By Alex Barnard
It’s March, which means spring is right around the corner. It’s the time of year when anything is still possible for the upcoming season. The weather, late or early frosts, labour availability, planting conditions: it’s all up in the air.
That can be terrifying, but it’s also exciting. The 2021 growing season could be fantastic. Maybe that new vegetable variety you decided to try will become a new staple on your farm. Maybe that cover crop you planted after harvest last year will suppress the weeds and give your seeds a head start. The season is full of possibilities.
Of course, experience, planning and the realities of this season will influence what possibilities you pursue. The pandemic is still a going concern in many parts of Canada, and no doubt you’ve already made many decisions on how to approach the coming months’ work.
On page 10, Tom Walker writes about the process of grafting as a way to change wine grape varieties without the cost and disruption of a full replant. It’s a complex decision for a vineyard to make, and not without its risks – especially with concerns of red blotch and leafroll viruses infecting grafting stock.
For a recent apple development, check out page 14. John Cline, professor of pomology and tree fruit physiology with the University of Guelph, shares information about Providence, a new apple cultivar he developed at the university’s Simcoe Research Station. The apple’s deep crimson skin and flesh hold attractive promise for the cider and processing industries.

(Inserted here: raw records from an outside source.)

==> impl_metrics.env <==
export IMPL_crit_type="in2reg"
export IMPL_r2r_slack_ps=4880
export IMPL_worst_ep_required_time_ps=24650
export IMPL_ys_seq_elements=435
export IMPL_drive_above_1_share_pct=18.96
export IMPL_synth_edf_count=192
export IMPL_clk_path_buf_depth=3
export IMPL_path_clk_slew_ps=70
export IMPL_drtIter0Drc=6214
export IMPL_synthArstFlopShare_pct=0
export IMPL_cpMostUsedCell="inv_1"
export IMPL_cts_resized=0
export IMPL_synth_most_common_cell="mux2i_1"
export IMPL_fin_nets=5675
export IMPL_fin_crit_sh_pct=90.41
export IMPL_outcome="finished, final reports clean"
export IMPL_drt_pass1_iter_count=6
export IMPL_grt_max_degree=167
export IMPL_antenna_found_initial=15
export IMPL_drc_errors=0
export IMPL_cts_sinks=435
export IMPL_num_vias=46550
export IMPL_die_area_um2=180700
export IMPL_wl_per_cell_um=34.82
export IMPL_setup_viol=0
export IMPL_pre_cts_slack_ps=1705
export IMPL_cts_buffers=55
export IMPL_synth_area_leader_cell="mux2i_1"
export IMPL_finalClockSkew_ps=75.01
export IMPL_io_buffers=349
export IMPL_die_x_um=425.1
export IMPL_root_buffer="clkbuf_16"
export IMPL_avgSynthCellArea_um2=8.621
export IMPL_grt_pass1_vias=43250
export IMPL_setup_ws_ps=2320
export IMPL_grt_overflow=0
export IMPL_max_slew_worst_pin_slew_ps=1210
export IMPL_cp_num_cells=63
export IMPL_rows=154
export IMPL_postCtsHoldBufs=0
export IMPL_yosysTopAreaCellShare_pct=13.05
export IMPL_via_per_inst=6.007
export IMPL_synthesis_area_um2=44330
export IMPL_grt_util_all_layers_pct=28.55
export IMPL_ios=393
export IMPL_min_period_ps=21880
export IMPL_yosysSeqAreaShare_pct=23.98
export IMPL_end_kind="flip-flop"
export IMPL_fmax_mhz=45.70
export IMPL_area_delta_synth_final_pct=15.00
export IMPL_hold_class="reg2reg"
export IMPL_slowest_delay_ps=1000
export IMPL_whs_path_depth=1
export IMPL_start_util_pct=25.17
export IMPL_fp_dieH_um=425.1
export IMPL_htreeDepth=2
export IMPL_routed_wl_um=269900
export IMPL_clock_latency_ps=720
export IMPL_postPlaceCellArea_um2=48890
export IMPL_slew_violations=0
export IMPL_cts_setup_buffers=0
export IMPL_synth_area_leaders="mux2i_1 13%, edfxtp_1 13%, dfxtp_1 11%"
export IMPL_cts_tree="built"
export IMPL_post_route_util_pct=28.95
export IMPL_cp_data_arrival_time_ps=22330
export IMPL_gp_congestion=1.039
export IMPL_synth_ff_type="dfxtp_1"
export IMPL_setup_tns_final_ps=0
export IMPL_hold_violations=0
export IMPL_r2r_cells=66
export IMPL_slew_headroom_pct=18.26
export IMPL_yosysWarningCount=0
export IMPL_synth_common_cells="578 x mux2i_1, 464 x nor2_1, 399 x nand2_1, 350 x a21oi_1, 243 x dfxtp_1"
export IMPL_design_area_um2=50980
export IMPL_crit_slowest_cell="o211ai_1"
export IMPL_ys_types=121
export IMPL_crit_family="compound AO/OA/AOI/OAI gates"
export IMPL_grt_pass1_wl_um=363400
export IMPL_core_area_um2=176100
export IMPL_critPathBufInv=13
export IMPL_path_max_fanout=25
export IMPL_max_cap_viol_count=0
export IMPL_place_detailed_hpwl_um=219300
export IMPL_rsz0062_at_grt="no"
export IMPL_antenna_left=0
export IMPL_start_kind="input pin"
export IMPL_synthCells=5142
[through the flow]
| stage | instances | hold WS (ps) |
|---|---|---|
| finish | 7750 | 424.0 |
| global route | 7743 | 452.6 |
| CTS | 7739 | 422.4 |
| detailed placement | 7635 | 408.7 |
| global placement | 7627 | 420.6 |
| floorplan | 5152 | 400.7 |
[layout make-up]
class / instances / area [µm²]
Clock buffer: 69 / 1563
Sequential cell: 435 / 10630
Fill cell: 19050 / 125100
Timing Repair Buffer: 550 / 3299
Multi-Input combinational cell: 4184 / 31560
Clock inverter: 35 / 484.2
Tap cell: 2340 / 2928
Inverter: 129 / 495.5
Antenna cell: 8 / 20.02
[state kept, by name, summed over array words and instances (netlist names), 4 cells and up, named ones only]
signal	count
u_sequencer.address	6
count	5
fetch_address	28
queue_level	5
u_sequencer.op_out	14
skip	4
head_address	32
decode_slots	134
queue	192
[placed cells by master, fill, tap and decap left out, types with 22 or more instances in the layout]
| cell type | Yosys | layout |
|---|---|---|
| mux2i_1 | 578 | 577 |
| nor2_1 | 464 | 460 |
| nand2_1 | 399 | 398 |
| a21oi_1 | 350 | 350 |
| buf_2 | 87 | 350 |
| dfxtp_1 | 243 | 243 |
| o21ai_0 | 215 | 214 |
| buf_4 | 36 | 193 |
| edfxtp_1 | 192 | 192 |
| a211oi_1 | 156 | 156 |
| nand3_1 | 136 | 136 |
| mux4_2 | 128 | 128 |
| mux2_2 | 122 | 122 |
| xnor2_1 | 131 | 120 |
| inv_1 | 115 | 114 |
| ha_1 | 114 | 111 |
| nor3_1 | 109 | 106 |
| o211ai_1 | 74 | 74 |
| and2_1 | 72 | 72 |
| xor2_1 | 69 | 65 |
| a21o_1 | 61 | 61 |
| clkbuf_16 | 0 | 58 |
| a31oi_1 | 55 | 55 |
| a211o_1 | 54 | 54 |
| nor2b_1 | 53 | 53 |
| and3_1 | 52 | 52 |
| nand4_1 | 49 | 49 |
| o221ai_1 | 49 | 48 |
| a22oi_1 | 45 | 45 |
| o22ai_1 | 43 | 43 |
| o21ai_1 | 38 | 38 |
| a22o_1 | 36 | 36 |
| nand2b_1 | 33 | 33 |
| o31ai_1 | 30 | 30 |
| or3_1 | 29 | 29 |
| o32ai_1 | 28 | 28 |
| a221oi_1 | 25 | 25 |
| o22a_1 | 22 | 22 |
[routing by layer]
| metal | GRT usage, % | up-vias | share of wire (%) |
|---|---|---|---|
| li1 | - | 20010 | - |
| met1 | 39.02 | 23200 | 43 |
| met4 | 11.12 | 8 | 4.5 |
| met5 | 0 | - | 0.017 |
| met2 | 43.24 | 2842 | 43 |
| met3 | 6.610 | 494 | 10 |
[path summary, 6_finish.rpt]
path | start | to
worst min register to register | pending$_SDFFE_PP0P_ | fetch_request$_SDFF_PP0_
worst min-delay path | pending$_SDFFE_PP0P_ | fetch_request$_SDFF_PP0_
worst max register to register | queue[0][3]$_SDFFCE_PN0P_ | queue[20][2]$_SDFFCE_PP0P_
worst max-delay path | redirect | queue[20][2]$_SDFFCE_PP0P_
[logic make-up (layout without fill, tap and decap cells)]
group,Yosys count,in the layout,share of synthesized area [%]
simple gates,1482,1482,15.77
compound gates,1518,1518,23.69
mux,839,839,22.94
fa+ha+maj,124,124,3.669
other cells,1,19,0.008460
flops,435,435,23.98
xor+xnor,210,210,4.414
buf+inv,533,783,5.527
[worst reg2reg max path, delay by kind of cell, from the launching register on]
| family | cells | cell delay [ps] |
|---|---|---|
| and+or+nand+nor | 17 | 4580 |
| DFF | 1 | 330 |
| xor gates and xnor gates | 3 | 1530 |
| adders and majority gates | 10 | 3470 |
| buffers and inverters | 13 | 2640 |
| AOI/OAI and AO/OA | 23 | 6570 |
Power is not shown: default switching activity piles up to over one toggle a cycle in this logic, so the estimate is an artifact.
[src/reset_mode_strap_decoder.sv]
`timescale 1ns/10ps
`default_nettype none
`include "strap_decoder_defines.svh"

module reset_mode_strap_decoder (
	// Clock and reset
	input wire logic clk_sys_in,
	input wire logic rst_in,
	// Strap pins, asynchronous
	input wire strap_decoder_pkg::strap_pins_t straps_in,
	// Software control of the low address pins
	input wire logic low_addr_disable_clr_in,
	input wire logic low_addr_disable_set_in,
	// Breakpoint sources after reset
	input wire logic internal_breakpoint_in,
	// Latched configuration
	output strap_decoder_pkg::pin_config_t config_out,
	output logic low_addr_disable_bit_out,
	output logic low_addr_pins_hiz_out,
	// Breakpoint routing
	output logic enter_debug_out,
	output logic breakpoint_exception_out
);
	import strap_decoder_pkg::*;

	decoder_state_t s_q;
	decoder_state_t s_d;
	pin_config_t dec;
	logic breakpoint_pin_event;

	// ---------------------------------------------------------------
	// Strap decode from synchronised levels
	// ---------------------------------------------------------------
	// Evaluated every cycle; only the value at reset release is kept
	always_comb begin
		dec = '0;
		dec.clock_synth_en = s_q.sync2.clock_source_strap;
		dec.background_debug_mode = ~s_q.sync2.breakpoint_pin;
		if (!s_q.sync2.bus_fault_strap) begin
			// Single-chip ignores the expanded straps entirely
			dec.mode = MODE_SINGLE_CHIP;
			dec.port_h_low_data = 1'b1;
			dec.port_g_high_data = 1'b1;
			dec.ports_ab_addr = 1'b1;
			dec.ext_data_bus = 1'b0;
			dec.port_c_sel = 1'b1;
			dec.port_e_sel = 1'b1;
			dec.port_f_sel = 1'b1;
			dec.boot_cs_16bit = 1'b1;
			dec.addr_low_enable = 1'b0;
		end else if (s_q.sync2.bus_width_strap) begin
			dec.mode = MODE_EXPANDED_8;
			dec.port_h_low_data = 1'b1;
			dec.ext_data_bus = 1'b1;
			dec.addr_hi_chip_selects = 1'b1;
			dec.addr_low_enable = 1'b1;
			dec.emulation_en = 1'b0;
			dec.boot_cs_16bit = 1'b0;
			dec.port_e_sel = ~s_q.sync2.handshake_pin_strap;
			dec.port_f_sel = ~s_q.sync2.irq_pin_strap;
		end else begin
			dec.mode = MODE_EXPANDED_16;
			dec.ext_data_bus = 1'b1;
			dec.addr_low_enable = 1'b1;
			dec.boot_cs_16bit = 1'b1;
			dec.port_e_sel = ~s_q.sync2.handshake_pin_strap;
			dec.port_f_sel = ~s_q.sync2.irq_pin_strap;
		end
	end

	// ---------------------------------------------------------------
	// Next-state logic
	// ---------------------------------------------------------------
	always_comb begin
		s_d = s_q;
		s_d.sync1 = straps_in;
		s_d.sync2 = s_q.sync1;
		s_d.in_reset = 1'b0;
		if (s_q.in_reset) begin
			// First cycle after release: capture and freeze
			s_d.cfg = dec;
			s_d.low_addr_disable_bit = `LOW_ADDR_DISABLE_RESET;
		end else if (low_addr_disable_set_in) begin
			s_d.low_addr_disable_bit = 1'b1;
		end else if (low_addr_disable_clr_in) begin
			s_d.low_addr_disable_bit = 1'b0;
		end
	end

	// ---------------------------------------------------------------
	// State register
	// ---------------------------------------------------------------
	// Synchronisers keep running in reset so straps settle before release
	always_ff @(posedge clk_sys_in) begin
		if (rst_in) begin
			s_q.sync1 <= s_d.sync1;
			s_q.sync2 <= s_d.sync2;
			s_q.in_reset <= 1'b1;
			s_q.low_addr_disable_bit <= `LOW_ADDR_DISABLE_RESET;
			s_q.cfg <= '0;
		end else begin
			s_q <= s_d;
		end
	end

	// ---------------------------------------------------------------
	// Outputs
	// ---------------------------------------------------------------
	assign breakpoint_pin_event = ~s_q.sync2.breakpoint_pin | internal_breakpoint_in;
	assign config_out = s_q.cfg;
	assign low_addr_disable_bit_out = s_q.low_addr_disable_bit;
	// Only single-chip honours the disable bit
	assign low_addr_pins_hiz_out = (s_q.cfg.mode == MODE_SINGLE_CHIP)
		& s_q.low_addr_disable_bit;
	assign enter_debug_out = ~s_q.in_reset & breakpoint_pin_event
		& s_q.cfg.background_debug_mode;
	assign breakpoint_exception_out = ~s_q.in_reset & breakpoint_pin_event
		& ~s_q.cfg.background_debug_mode;

endmodule
`default_nettype wire
### src/clkctl_pkg.sv
/*
 Constants for the clock control block: APB offsets, field positions,
 reset values and timing counts. Assumes a 200 MHz pclk.
*/
package clkctl_pkg;
    // Byte offsets on APB (PLL offset as printed, others placed below it)
    localparam logic [7:0] PLL_CTRL_STATUS_INDEX    = 8'h29;
    localparam logic [7:0] PLL_CTRL_STATUS_OFS      = 8'(PLL_CTRL_STATUS_INDEX * 4);
    localparam logic [7:0] SYSCLK_DIVIDER_CTRL_OFS  = 8'h00;
    localparam logic [7:0] REGULATOR_CTRL_OFS       = 8'h04;
    localparam logic [7:0] SOURCE_CTRL_OFS          = 8'h08;
    // Divider control fields
    localparam int         UNLOCK_BIT               = 7;
    localparam int         SELECT_MSB               = 3;
    localparam logic [3:0] SELECT_RESET_FUSE_OFF    = 4'h0;
    localparam logic [3:0] SELECT_RESET_FUSE_ON     = 4'h3;
    localparam logic [3:0] SELECT_MAX               = 4'h8;
    localparam logic [2:0] UNLOCK_WINDOW_CYCLES     = 3'h4;
    // PLL control fields
    localparam int         PLL_DIV_LSB              = 2;
    localparam int         PLL_RUN_BIT              = 1;
    localparam int         PLL_LOCK_BIT             = 0;
    localparam logic [2:0] PLL_DIV_BY1              = 3'h0;
    localparam logic [2:0] PLL_DIV_BY2              = 3'h1;
    localparam logic [2:0] PLL_MULTIPLY             = 3'h6;
    // Lock time in microseconds and the cycle count derived from it
    localparam int         PLL_LOCK_TIME_US         = 1000;
    localparam int         PCLK_MHZ                 = 200;
    localparam int         PLL_LOCK_CYCLES          = PLL_LOCK_TIME_US * PCLK_MHZ;
    localparam int         REGULATOR_OFF_BIT        = 0;
    localparam int         SOURCE_PLL_BIT           = 0;
endpackage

Considering transitioning to organic practices, but put off by the anticipated costs? On page 18, Stuart Oke and David Cohlmeyer of the Organic Council of Ontario discuss their recently created Cost of Production series. These organic product profiles are the result of OCO consultations with organic producers in an attempt to better understand the different variables that affect organic production.
If you’re looking to spice up your operation, there are always new crops, equipment or strategies you can try. But experience and tradition have many benefits, too – each season often brings enough changes and challenges that you might not want to go looking for more.
One way to approach trying new things might be to follow the lead of grape grafting or apple cultivar development: building on something established to create something different. Find one thing you’d like to improve and use the knowledge and experience you’ve gained through years of growing to do it better.
After all, uncertainty is a feature, not a bug, of farming. If you were concerned about the safe and reliable route, you wouldn’t be out in the fields year after year, planting, growing and harvesting against weather, pests and all odds.
Be bold (but not brash): use what you know and make something different.